According to Hansen, European banks have dedicated the past few years to building the infrastructure and expertise necessary to support the crypto industry, already providing services like trading, staking, custody, stablecoins, payments, and banking.
He noted:
> “Europe’s banks—including multiple G-SIBs (Global Systemically Important Banks)—have spent years building infrastructure, developing expertise, and securing regulatory approvals.”
Data from Coincub substantiates Hansen’s claims.

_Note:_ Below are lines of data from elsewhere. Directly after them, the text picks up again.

<file path="config.mk">
export PLATFORM = sky130hd
export DESIGN_NAME = tsel_top
export DESIGN_NICKNAME = d
export VERILOG_FILES = /design/src/design/tsel_pkg.sv /design/src/design/tsel_top.sv
export SDC_FILE = /design/constraint.sdc
export NUM_CORES = 2
export LEC_CHECK = 0
export BUFFER_PORTS_ARGS = -buffer_cell sky130_fd_sc_hd__buf_2
export CAP_MARGIN = 20
export CORE_ASPECT_RATIO = 0.9
export CORE_MARGIN = 2
export CORE_UTILIZATION = 38
export CTS_BUF_LIST = sky130_fd_sc_hd__clkbuf_4 sky130_fd_sc_hd__clkbuf_8 sky130_fd_sc_hd__clkbuf_16
export CTS_CLUSTER_SIZE = 12
export DETAILED_ROUTE_END_ITERATION = 8
export HOLD_SLACK_MARGIN = 0.08
export PLACE_DENSITY = 0.62
export SLEW_MARGIN = 20
export SYNTH_ARGS = -nofsm -noshare
export SYNTH_HDL_FRONTEND = slang
export SYNTH_SLANG_ARGS = --single-unit
</file>
<file path="constraint.sdc">
create_clock -name sys_clk_in -period 7.1 [get_ports sys_clk_in]
set_input_delay 0.71 -clock sys_clk_in [delete_from_list [all_inputs] [get_ports sys_clk_in]]
set_output_delay 0.71 -clock sys_clk_in [all_outputs]
set_load 0.02 [all_outputs]
</file>
<file path="src/design/tsel_pkg.sv">
// package for the tariff selector: offsets, fields, reset values, types
package tsel_pkg;
	localparam logic [7:0] TSEL_ADDR_CTRL = 8'h00;
	localparam logic [7:0] TSEL_ADDR_STATUS = 8'h04;
	localparam logic [7:0] TSEL_ADDR_SAVE = 8'h08;
	localparam logic [7:0] TSEL_ADDR_CMD = 8'h0c;
	localparam logic [7:0] TSEL_ADDR_SLOT = 8'h10;
	localparam logic [7:0] TSEL_ADDR_ACC = 8'h30;
	localparam int TSEL_NSLOT = 4;
	localparam logic [10:0] TSEL_MIN_PER_DAY = 11'h5a0;
	localparam logic [10:0] TSEL_MIN_PER_HOUR = 11'h03c;
	localparam logic [3:0] TSEL_MONTH_MIN = 4'h1;
	localparam logic [3:0] TSEL_MONTH_MAX = 4'hc;
	localparam logic [4:0] TSEL_DAY_MIN = 5'h01;
	localparam logic [4:0] TSEL_DAY_MAX = 5'h1f;
	localparam int TSEL_CTRL_MODE_LSB = 0;
	localparam int TSEL_CTRL_TWO_BIT = 4;
	localparam int TSEL_CTRL_ENC_BIT = 5;
	localparam int TSEL_CTRL_CNT_LSB = 8;
	localparam int TSEL_CMD_EN_BIT = 4;
	localparam logic [2:0] TSEL_CNT_RST = 3'h1;
	localparam logic [6:0] TSEL_MASK_ALL = 7'h7f;
	localparam logic [6:0] TSEL_MASK_WEEKDAY = 7'h1f;
	localparam logic [6:0] TSEL_MASK_WEEKEND = 7'h60;

	typedef enum logic [1:0] {
		TSEL_MODE_CMD = 2'b00,
		TSEL_MODE_TOD = 2'b01,
		TSEL_MODE_INPUT = 2'b10
	} tsel_mode_e;

	typedef enum logic [3:0] {
		TSEL_DAY_OFF = 4'h0,
		TSEL_DAY_EVERY = 4'h1,
		TSEL_DAY_WEEKDAY = 4'h2,
		TSEL_DAY_WEEKEND = 4'h3,
		TSEL_DAY_MON = 4'h4,
		TSEL_DAY_SUN = 4'ha
	} tsel_day_e;

	typedef enum logic {
		TSEL_BUS_IDLE = 1'b0,
		TSEL_BUS_ACK = 1'b1
	} tsel_bus_e;

	// one schedule slot, word 0 then word 1
	typedef struct packed {
		logic [3:0] day_type;
		logic [10:0] end_min;
		logic [10:0] start_min;
		logic [3:0] end_month;
		logic [4:0] end_day;
		logic [3:0] start_month;
		logic [4:0] start_day;
	} tsel_slot_s;

	typedef struct packed {
		logic [1:0] mode;
		logic two_inputs;
		logic second_enc;
		logic [2:0] count;
	} tsel_ctrl_s;

	typedef struct packed {
		logic [1:0] tariff;
		logic enable;
	} tsel_cmd_s;
endpackage

</file>
<file path="src/design/tsel_top.sv">
// tariff selector: command, time-of-day and input modes with an avalon slave
// Operation
// - tariff code is binary {input 2, input 1}, inactive 0, active 1.
// - input mode is refused while input 1 holds an exclusive association.
// - an exclusively associated input is never used for tariff selection.
// - inputs needed: one for one or two tariffs, two for three or four tariffs; second encoding gives one tariff on one input, three on two.
// - first encoding: 00 is first tariff, input 1 alone second tariff.
// - second encoding: 00 none, input 1 first tariff, input 2 second.
// - input mode takes the tariff only from present input status.
// - command mode applies the commanded tariff until another command.
// - time-of-day mode matches day type, time and date per slot.
// - weekday comes from the clock; february 29 is a valid date.
// - end minute is inclusive through second 59.
// - day types everyday, weekday, weekend, one weekday; only everyday wraps midnight.
// - months 1 to 12, days 1 to 31.
// - schedules are checked on save; overlapping periods raise conflict.
// - four independent time-of-day slots.
// - more than two tariffs only when input 2 is free.
// - tariff count is capped by the number of usable inputs.
// - a setting holds whether one or two inputs select the tariff.
// - start time equal to end time disables the slot.
// - same month needs start day before end day.
// - energy accumulates only into the active tariff's accumulator.
`timescale 1ns/1ps
`default_nettype none
module tsel_top
	import tsel_pkg::*;
(
	input wire logic sys_clk_in,
	input wire logic srst_in,
	input wire logic [7:0] avs_address_in,
	input wire logic avs_read_in,
	input wire logic avs_write_in,
	input wire logic [31:0] avs_writedata_in,
	output logic [31:0] avs_readdata_out,
	output logic avs_waitrequest_out,
	input wire logic din1_in,
	input wire logic din2_in,
	input wire logic din1_exclusive_in,
	input wire logic din2_exclusive_in,
	input wire logic [4:0] rtc_hour_in,
	input wire logic [5:0] rtc_minute_in,
	input wire logic [3:0] rtc_month_in,
	input wire logic [4:0] rtc_day_in,
	input wire logic [2:0] rtc_weekday_in,
	input wire logic energy_pulse_in,
	output logic [1:0] active_tariff_out,
	output logic tariff_valid_out,
	output logic [3:0] acc_strobe_out,
	output logic conflict_out
);
	function automatic logic [6:0] day_mask(input logic [3:0] t);
		logic [6:0] m;
		m = 7'h00;
		case (t)
			TSEL_DAY_EVERY: m = TSEL_MASK_ALL;
			TSEL_DAY_WEEKDAY: m = TSEL_MASK_WEEKDAY;
			TSEL_DAY_WEEKEND: m = TSEL_MASK_WEEKEND;
			default: begin
				if (t >= TSEL_DAY_MON && t <= TSEL_DAY_SUN) begin
					m = 7'h01 << (t - TSEL_DAY_MON);
				end
			end
		endcase
		return m;
	endfunction

	// circular interval, both ends inclusive
	function automatic logic contains(input logic [10:0] s, input logic [10:0] e,
		input logic [10:0] x);
		return (s <= e) ? (x >= s && x <= e) : (x >= s || x <= e);
	endfunction

	function automatic logic [10:0] date_key(input logic [3:0] mo, input logic [4:0] d);
		return {2'b00, mo, d};
	endfunction

	function automatic logic slot_ok(input tsel_slot_s s);
		logic ok;
		ok = s.day_type != TSEL_DAY_OFF && day_mask(s.day_type) != 7'h00;
		ok = ok && s.start_min < TSEL_MIN_PER_DAY && s.end_min < TSEL_MIN_PER_DAY;
		ok = ok && s.start_min != s.end_min;
		ok = ok && (s.start_min < s.end_min || s.day_type == TSEL_DAY_EVERY);
		ok = ok && s.start_month >= TSEL_MONTH_MIN && s.start_month <= TSEL_MONTH_MAX;
		ok = ok && s.end_month >= TSEL_MONTH_MIN && s.end_month <= TSEL_MONTH_MAX;
		ok = ok && s.start_day >= TSEL_DAY_MIN && s.end_day >= TSEL_DAY_MIN;
		ok = ok && (s.start_month != s.end_month || s.start_day < s.end_day);
		return ok;
	endfunction

	function automatic logic slots_overlap(input tsel_slot_s a, input tsel_slot_s b);
		logic days;
		logic times;
		logic dates;
		days = (day_mask(a.day_type) & day_mask(b.day_type)) != 7'h00;
		times = contains(a.start_min, a.end_min, b.start_min) ||
			contains(b.start_min, b.end_min, a.start_min);
		dates = contains(date_key(a.start_month, a.start_day), date_key(a.end_month, a.end_day),
			date_key(b.start_month, b.start_day)) ||
			contains(date_key(b.start_month, b.start_day), date_key(b.end_month, b.end_day),
			date_key(a.start_month, a.start_day));
		return days && times && dates;
	endfunction

	tsel_bus_e bus_r, bus_nxt;
	logic [31:0] rdata_r, rdata_nxt;
	tsel_ctrl_s ctrl_r, ctrl_nxt;
	tsel_cmd_s cmd_r, cmd_nxt;
	logic mode_err_r, mode_err_nxt;
	tsel_slot_s slot_r [TSEL_NSLOT];
	tsel_slot_s slot_nxt [TSEL_NSLOT];
	logic [3:0] saved_ok_r, saved_ok_nxt;
	logic conflict_r, conflict_nxt;
	logic [31:0] acc_r [TSEL_NSLOT];
	logic [31:0] acc_nxt [TSEL_NSLOT];
	logic [1:0] active_r, active_nxt;
	logic valid_r, valid_nxt;
	logic [3:0] strobe_r, strobe_nxt;
	logic [3:0] ok_w;
	logic [6:0] mask_w [TSEL_NSLOT];
	logic [10:0] cur_min;
	logic [10:0] cur_date;
	logic take;
	logic two_eff;
	logic [1:0] din_code;
	logic [2:0] cap_w;
	logic [2:0] wr_cap;
	logic [2:0] wr_cnt;
	logic wr_two;

	genvar g;
	generate
		for (g = 0; g < TSEL_NSLOT; g++) begin : g_ok
			assign ok_w[g] = slot_ok(slot_r[g]);
			assign mask_w[g] = day_mask(slot_r[g].day_type);
		end
	endgenerate

	assign cur_min = 11'(rtc_hour_in) * TSEL_MIN_PER_HOUR + 11'(rtc_minute_in);
	assign cur_date = date_key(rtc_month_in, rtc_day_in);
	assign take = (avs_read_in || avs_write_in) && bus_r == TSEL_BUS_ACK;
	assign two_eff = ctrl_r.two_inputs && !din2_exclusive_in;
	assign din_code = {din2_in && two_eff, din1_in};
	// first encoding: 2 or 4 tariffs, second: 1 or 3
	assign cap_w = two_eff ? (ctrl_r.second_enc ? 3'h3 : 3'h4)
		: (ctrl_r.second_enc ? 3'h1 : 3'h2);
	assign wr_two = avs_writedata_in[TSEL_CTRL_TWO_BIT] && !din2_exclusive_in;
	assign wr_cap = wr_two ? (avs_writedata_in[TSEL_CTRL_ENC_BIT] ? 3'h3 : 3'h4)
		: (avs_writedata_in[TSEL_CTRL_ENC_BIT] ? 3'h1 : 3'h2);
	assign wr_cnt = avs_writedata_in[TSEL_CTRL_CNT_LSB +: 3];

	// register bus and configuration
	always_comb begin
		bus_nxt = TSEL_BUS_IDLE;
		rdata_nxt = rdata_r;
		ctrl_nxt = ctrl_r;
		cmd_nxt = cmd_r;
		mode_err_nxt = mode_err_r;
		saved_ok_nxt = saved_ok_r;
		conflict_nxt = conflict_r;
		for (int i = 0; i < TSEL_NSLOT; i++) begin
			slot_nxt[i] = slot_r[i];
		end
		if ((avs_read_in || avs_write_in) && bus_r == TSEL_BUS_IDLE) begin
			bus_nxt = TSEL_BUS_ACK;
			rdata_nxt = 32'h0;
			case (avs_address_in)
				TSEL_ADDR_CTRL: rdata_nxt = {21'h0, ctrl_r.count, 2'h0, ctrl_r.second_enc,
					ctrl_r.two_inputs, 2'h0, ctrl_r.mode};
				TSEL_ADDR_STATUS: rdata_nxt = {20'h0, saved_ok_r, 3'h0, mode_err_r,
					conflict_r, valid_r, active_r};
				TSEL_ADDR_CMD: rdata_nxt = {27'h0, cmd_r.enable, 2'h0, cmd_r.tariff};
				default: begin
					for (int i = 0; i < TSEL_NSLOT; i++) begin
						if (avs_address_in == TSEL_ADDR_SLOT + 8'(8 * i)) begin
							rdata_nxt = {slot_r[i].day_type, 1'h0, slot_r[i].end_min,
								5'h0, slot_r[i].start_min};
						end
						if (avs_address_in == TSEL_ADDR_SLOT + 8'(8 * i + 4)) begin
							rdata_nxt = {14'h0, slot_r[i].end_month, slot_r[i].end_day,
								slot_r[i].start_month, slot_r[i].start_day};
						end
						if (avs_address_in == TSEL_ADDR_ACC + 8'(4 * i)) begin
							rdata_nxt = acc_r[i];
						end
					end
				end
			endcase
		end
		if (avs_write_in && take) begin
			case (avs_address_in)
				TSEL_ADDR_CTRL: begin
					if (avs_writedata_in[TSEL_CTRL_MODE_LSB +: 2] == TSEL_MODE_INPUT &&
						din1_exclusive_in) begin
						mode_err_nxt = 1'b1;
					end else if (avs_writedata_in[TSEL_CTRL_MODE_LSB +: 2] != 2'b11) begin
						ctrl_nxt.mode = avs_writedata_in[TSEL_CTRL_MODE_LSB +: 2];
						mode_err_nxt = 1'b0;
					end
					ctrl_nxt.two_inputs = wr_two;
					ctrl_nxt.second_enc = avs_writedata_in[TSEL_CTRL_ENC_BIT];
					ctrl_nxt.count = (wr_cnt == 3'h0) ? TSEL_CNT_RST
						: (wr_cnt > wr_cap) ? wr_cap : wr_cnt;
				end
				TSEL_ADDR_CMD: begin
					cmd_nxt.tariff = avs_writedata_in[1:0];
					cmd_nxt.enable = avs_writedata_in[TSEL_CMD_EN_BIT];
				end
				TSEL_ADDR_SAVE: begin
					saved_ok_nxt = ok_w;
					conflict_nxt = 1'b0;
					for (int i = 0; i < TSEL_NSLOT; i++) begin
						for (int j = i + 1; j < TSEL_NSLOT; j++) begin
							if (ok_w[i] && ok_w[j] && slots_overlap(slot_r[i], slot_r[j])) begin
								conflict_nxt = 1'b1;
							end
						end
					end
				end
				default: begin
					for (int i = 0; i < TSEL_NSLOT; i++) begin
						if (avs_address_in == TSEL_ADDR_SLOT + 8'(8 * i)) begin
							slot_nxt[i].day_type = avs_writedata_in[31:28];
							slot_nxt[i].end_min = avs_writedata_in[26:16];
							slot_nxt[i].start_min = avs_writedata_in[10:0];
							saved_ok_nxt[i] = 1'b0;
						end
						if (avs_address_in == TSEL_ADDR_SLOT + 8'(8 * i + 4)) begin
							slot_nxt[i].end_month = avs_writedata_in[17:14];
							slot_nxt[i].end_day = avs_writedata_in[13:9];
							slot_nxt[i].start_month = avs_writedata_in[8:5];
							slot_nxt[i].start_day = avs_writedata_in[4:0];
							saved_ok_nxt[i] = 1'b0;
						end
					end
				end
			endcase
		end
	end

	always_ff @(posedge sys_clk_in) begin
		if (srst_in) begin
			bus_r <= TSEL_BUS_IDLE;
			rdata_r <= 32'h0;
			ctrl_r <= '{mode: TSEL_MODE_CMD, two_inputs: 1'b0, second_enc: 1'b0,
				count: TSEL_CNT_RST};
			cmd_r <= '0;
			mode_err_r <= 1'b0;
			saved_ok_r <= 4'h0;
			conflict_r <= 1'b0;
			for (int i = 0; i < TSEL_NSLOT; i++) begin
				slot_r[i] <= '0;
			end
		end else begin
			bus_r <= bus_nxt;
			rdata_r <= rdata_nxt;
			ctrl_r <= ctrl_nxt;
			cmd_r <= cmd_nxt;
			mode_err_r <= mode_err_nxt;
			saved_ok_r <= saved_ok_nxt;
			conflict_r <= conflict_nxt;
			for (int i = 0; i < TSEL_NSLOT; i++) begin
				slot_r[i] <= slot_nxt[i];
			end
		end
	end

	// tariff evaluation and accumulation
	always_comb begin
		active_nxt = 2'h0;
		valid_nxt = 1'b0;
		strobe_nxt = 4'h0;
		for (int i = 0; i < TSEL_NSLOT; i++) begin
			acc_nxt[i] = acc_r[i];
		end
		case (ctrl_r.mode)
			TSEL_MODE_CMD: begin
				active_nxt = cmd_r.tariff;
				valid_nxt = cmd_r.enable;
			end
			TSEL_MODE_TOD: begin
				for (int i = TSEL_NSLOT - 1; i >= 0; i--) begin
					if (saved_ok_r[i] && mask_w[i][rtc_weekday_in] &&
						contains(slot_r[i].start_min, slot_r[i].end_min, cur_min) &&
						contains(date_key(slot_r[i].start_month, slot_r[i].start_day),
						date_key(slot_r[i].end_month, slot_r[i].end_day), cur_date)) begin
						active_nxt = 2'(i);
						valid_nxt = 1'b1;
					end
				end
			end
			TSEL_MODE_INPUT: begin
				if (ctrl_r.second_enc) begin
					active_nxt = din_code - 2'h1;
					valid_nxt = din_code != 2'h0;
				end else begin
					active_nxt = din_code;
					valid_nxt = 1'b1;
				end
				if (din1_exclusive_in || {1'b0, active_nxt} >= ctrl_r.count ||
					{1'b0, active_nxt} >= cap_w) begin
					valid_nxt = 1'b0;
				end
			end
			default: begin
				valid_nxt = 1'b0;
			end
		endcase
		if (energy_pulse_in && valid_r) begin
			acc_nxt[active_r] = acc_r[active_r] + 32'h1;
			strobe_nxt[active_r] = 1'b1;
		end
	end

	always_ff @(posedge sys_clk_in) begin
		if (srst_in) begin
			active_r <= 2'h0;
			valid_r <= 1'b0;
			strobe_r <= 4'h0;
			for (int i = 0; i < TSEL_NSLOT; i++) begin
				acc_r[i] <= 32'h0;
			end
		end else begin
			active_r <= active_nxt;
			valid_r <= valid_nxt;
			strobe_r <= strobe_nxt;
			for (int i = 0; i < TSEL_NSLOT; i++) begin
				acc_r[i] <= acc_nxt[i];
			end
		end
	end

	assign avs_readdata_out = rdata_r;
	assign avs_waitrequest_out = (bus_r != TSEL_BUS_ACK);
	assign active_tariff_out = active_r;
	assign tariff_valid_out = valid_r;
	assign acc_strobe_out = strobe_r;
	assign conflict_out = conflict_r;
endmodule
`default_nettype wire

</file>
==> flow_metrics.tcl <==
set metrics [dict create \
    outcome "complete, no violations" \
    antenna_found_initial 8 \
    switching_share_pct 31.6 \
    overflow 0 \
    syn_area_um2 33000 \
    synth_flop_cell "dfxtp_1" \
    vias 33989 \
    fin_tns_setup_ns 0 \
    cts_buffers 39 \
    io_pins 113 \
    core-area_um2 86000 \
    setup.worst_path.start_class "input port" \
    power_density_nw_per_um2 147 \
    gp_congestion 1.03 \
    cts_root_buf "clkbuf_16" \
    cp_max_fo 8 \
    placementRows 102 \
    first_pass_iters 8 \
    postSynthAreaPerCell_um2 7.93 \
    ctsHoldBuffers 0 \
    die-area_um2 89200 \
    grt_usage_pct 31.1 \
    finalNetCount 4933 \
    numClockSinks 360 \
    cts.path.max_buffers 3 \
    io_buffers 111 \
    drv_cap 0 \
    grt_max_degree 123 \
    min_path_type "in -> reg" \
    critPathKind "in -> reg" \
    cp_data_arrival_time_ns 5.68 \
    async_flop_share_pct 0 \
    hold_violations 0 \
    drc 0 \
    switching_power_w 0.00167 \
    cts-resized-gates 0 \
    fin_crit_sh_pct 73.3 \
    cp-end-kind "register" \
    place_hpwl_mm 107 \
    drt-total-wl_mm 144 \
    grt_pass1_wl_mm 209 \
    avgRoutedWirePerCell_um 26.7 \
    skew_ns 0.0242 \
    cts_tree "done" \
    clk_latency_ns 0.59 \
    drt_iter0_markers 4364 \
    leakage_nw 14.2 \
    htree_levels 2 \
    finalNonFillerCells 5385 \
    drive_above_1_share_pct 7.70 \
    initial_utilization_pct 38.4 \
    rsz0062_at_grt "no" \
    power_frac_comb_pct 23.8 \
    fmax_mhz 192 \
    p_int_w 0.00363 \
    cts_setup_buffers 0 \
    required_ns 7.58 \
    power.share.sequential_pct 38.5 \
    final_max_slew_viol_count 0 \
    dp.cells 5313 \
    netlist_instances 4162 \
    synth_nets 4883 \
    avgViaCountPerCell 6.31 \
    synth-seq-area-share_pct 21.8 \
    syn_to_final_growth_pct 9.49 \
    final-setup-viol-count 0 \
    post-route-min-period_ns 5.20 \
    timing.slew.headroom_pct 25.3 \
    die_x_um 315 \
    vdd_drop_max_mv 0.138 \
    first_global_vias 31054 \
    clkTransAtPathRegs_ns 0.06 \
    clkPwrFrac_pct 37.7 \
    ant_nets 0 \
    worst_slew_pin_slew_ns 1.12 \
    ys_warn_count 0 \
    synth_seq_cells 360 \
    synth_edf_count 0 \
    synthDistinctLibCells 98 \
    die_h_um 284 \
    post-route-util_pct 42.0 \
]
-- registers in the layout, indices dropped and copies added (netlist names) --
name / count
bus_r: 1
conflict_out: 1
mode_err_r: 1
saved_ok_r: 4
ctrl_r: 7
slot_r: 176
tariff_valid_out: 1
acc_r: 128
active_tariff_out: 2
avs_readdata_out: 32
acc_strobe_out: 4
cmd_r: 3
-- cells in the final DEF, fill, tap and decap left out, drive strengths merged, types with 21 or more instances in the layout --
master,instances
ha,641
nand2,522
a21oi,410
dfxtp,360
nor2,340
inv,240
o21ai,234
buf,183
a211oi,174
nand3,107
nand4,92
nor3,75
clkbuf,55
o21a,54
nor2b,51
a21o,50
o211ai,46
nand2b,42
a221oi,40
mux4,34
xor2,26
a31oi,24
nor4,23
a311oi,23
xnor2,21
a2111oi,21
-- final timing paths --
check,cells after the start,from,to,slack [ns]
min,3,avs_writedata_in[21],slot_r[1][34],0.40
min reg2reg,2,slot_r[1][32],slot_r[1][32],0.45
max,21,rtc_hour_in[0],tariff_valid_out,1.90
max reg2reg,12,slot_r[3][42],conflict_out,2.56
-- worst max-delay path, stage by stage --
cell       delay, ns
buf_2           0.13
fa_1            0.58
inv_1           0.06
fa_1            0.47
inv_1           0.06
fa_1            0.45
ha_1            0.34
o21ai_0         0.09
nand2b_1        0.12
nand3_1         0.13
xnor2_1         0.16
buf_4           0.21
ha_1            0.34
a22o_1          0.14
nor4_1          0.05
o31a_1          0.30
a41oi_1         0.36
o21ai_0         0.15
o2111ai_1       0.44
nand4_1         0.17
a21o_1          0.20
-- cell usage after synthesis (9+ instances only) --
master	number	share of area [%]
buf_2	10	0.15
xor2_1	26	0.69
nand4_1	92	1.7
xnor2_1	20	0.53
o21bai_1	15	0.34
a31oi_1	24	0.46
nor2b_1	50	0.95
clkbuf_1	148	1.7
o32ai_1	11	0.29
a221oi_1	40	1.1
a21o_1	50	1.1
and3_1	14	0.27
nor2_1	339	3.9
nand2_1	521	5.9
mux4_2	28	1.9
or4_1	13	0.30
a22oi_1	17	0.39
nand3b_1	9	0.20
nor4_1	23	0.44
o21a_1	54	1.2
a222oi_1	20	0.61
nand2b_1	42	0.80
and2_1	14	0.27
a311oi_1	22	0.58
a211o_1	9	0.24
a22o_1	13	0.35
nor3_1	68	1.0
or3_1	12	0.23
a21oi_1	410	6.2
o221ai_1	9	0.24
buf_1	14	0.16
a211oi_1	174	4.0
mux2i_1	17	0.52
ha_1	641	24
o2111ai_1	17	0.45
o22ai_1	12	0.23
o21ai_0	228	3.5
o211ai_1	46	1.0
and4_1	10	0.27
nand3_1	105	1.6
dfxtp_1	360	22
inv_1	239	2.7
a2111oi_0	20	0.53
o31ai_1	18	0.41
-- logic make-up (layout without fill, tap and decap cells) --
| family | Yosys count | count (layout) | share of synthesized area (%) |
|---|---|---|---|
| AO/OA/AOI/OAI | 1270 | 1270 | 24.8 |
| XOR/XNOR | 47 | 47 | 1.27 |
| adder cells (fa/ha/maj) | 657 | 657 | 25.0 |
| buffers and inverters | 415 | 488 | 4.87 |
| flip-flops | 360 | 360 | 21.8 |
| multiplexers | 51 | 51 | 2.91 |
| other | 0 | 6 | 0 |
| AND/OR/NAND/NOR | 1362 | 1362 | 19.2 |
-- metal layers --
metal,vias to the layer above,share of wire [%],track usage (%)
li1,15618,-,-
met1,16036,42,43.5
met2,1933,40,44.4
met3,392,12,7.07
met4,10,5.9,15.4
met5,-,0.14,0
-- power groups by stage --
stage / Sequential [W] / Clock [W] / Combinational (W)
6_report: 0.00204 / 0.00200 / 0.00126
5_1_grt: 0.00204 / 0.00209 / 0.00140
4_1_cts: 0.00204 / 0.00201 / 0.00124
3_5_place_dp: 0.00209 / 0 / 0.00124
3_3_place_gp: 0.00209 / 0 / 0.00122
2_1_floorplan: 0.00210 / 0 / 0.000803
-- area by class of cell --
type	instances	area [µm²]
Clock buffer	53	1110
Sequential cell	360	7210
Clock inverter	11	101
Antenna cell	6	15.0
Inverter	239	897
Tap cell	1144	1430
Multi-Input combinational cell	3387	24200
Timing Repair Buffer	185	1120
Fill cell	8836	49900
-- stage by stage --
stage / setup WS, ns / hold WS (ns) / area [µm²] / total power [W]
2_1_floorplan: 1.95 / 0.436 / 33000 / 0.00290
3_3_place_gp: 1.46 / 0.443 / 34900 / 0.00330
3_5_place_dp: 1.40 / 0.447 / 34900 / 0.00332
4_1_cts: 1.96 / 0.392 / 36100 / 0.00530
5_1_grt: 1.66 / 0.404 / 36100 / 0.00554
6_report: 1.90 / 0.397 / 36100 / 0.00531
No activity file was read; power rests on OpenSTA's default activity.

A report from the previous year indicated that Europe, including the UK, possesses the most crypto-friendly banks with 55, while Asia has 24 and North America has 23.
Hansen identified several European banks currently providing crypto services, such as BBVA, which recently obtained regulatory approval in Spain to offer clients crypto trading and custody for Bitcoin and Ethereum. Other notable banks offering crypto-related services include Societe Generale, Santander, Standard Chartered, BNP Paribas, and Deutsche Bank.
European Banks with Crypto Services (Source: Patrick Hansen)
Despite some changes in offerings, Hansen pointed out the evolving list of banks. Fidor Bank has ceased operations, whereas SEBA is now called AMINA Bank and no longer serves retail clients. However, new players like Trade Republic in Germany, Bison Bank in Portugal, and Banca Intesa in Italy have emerged in the crypto banking sector.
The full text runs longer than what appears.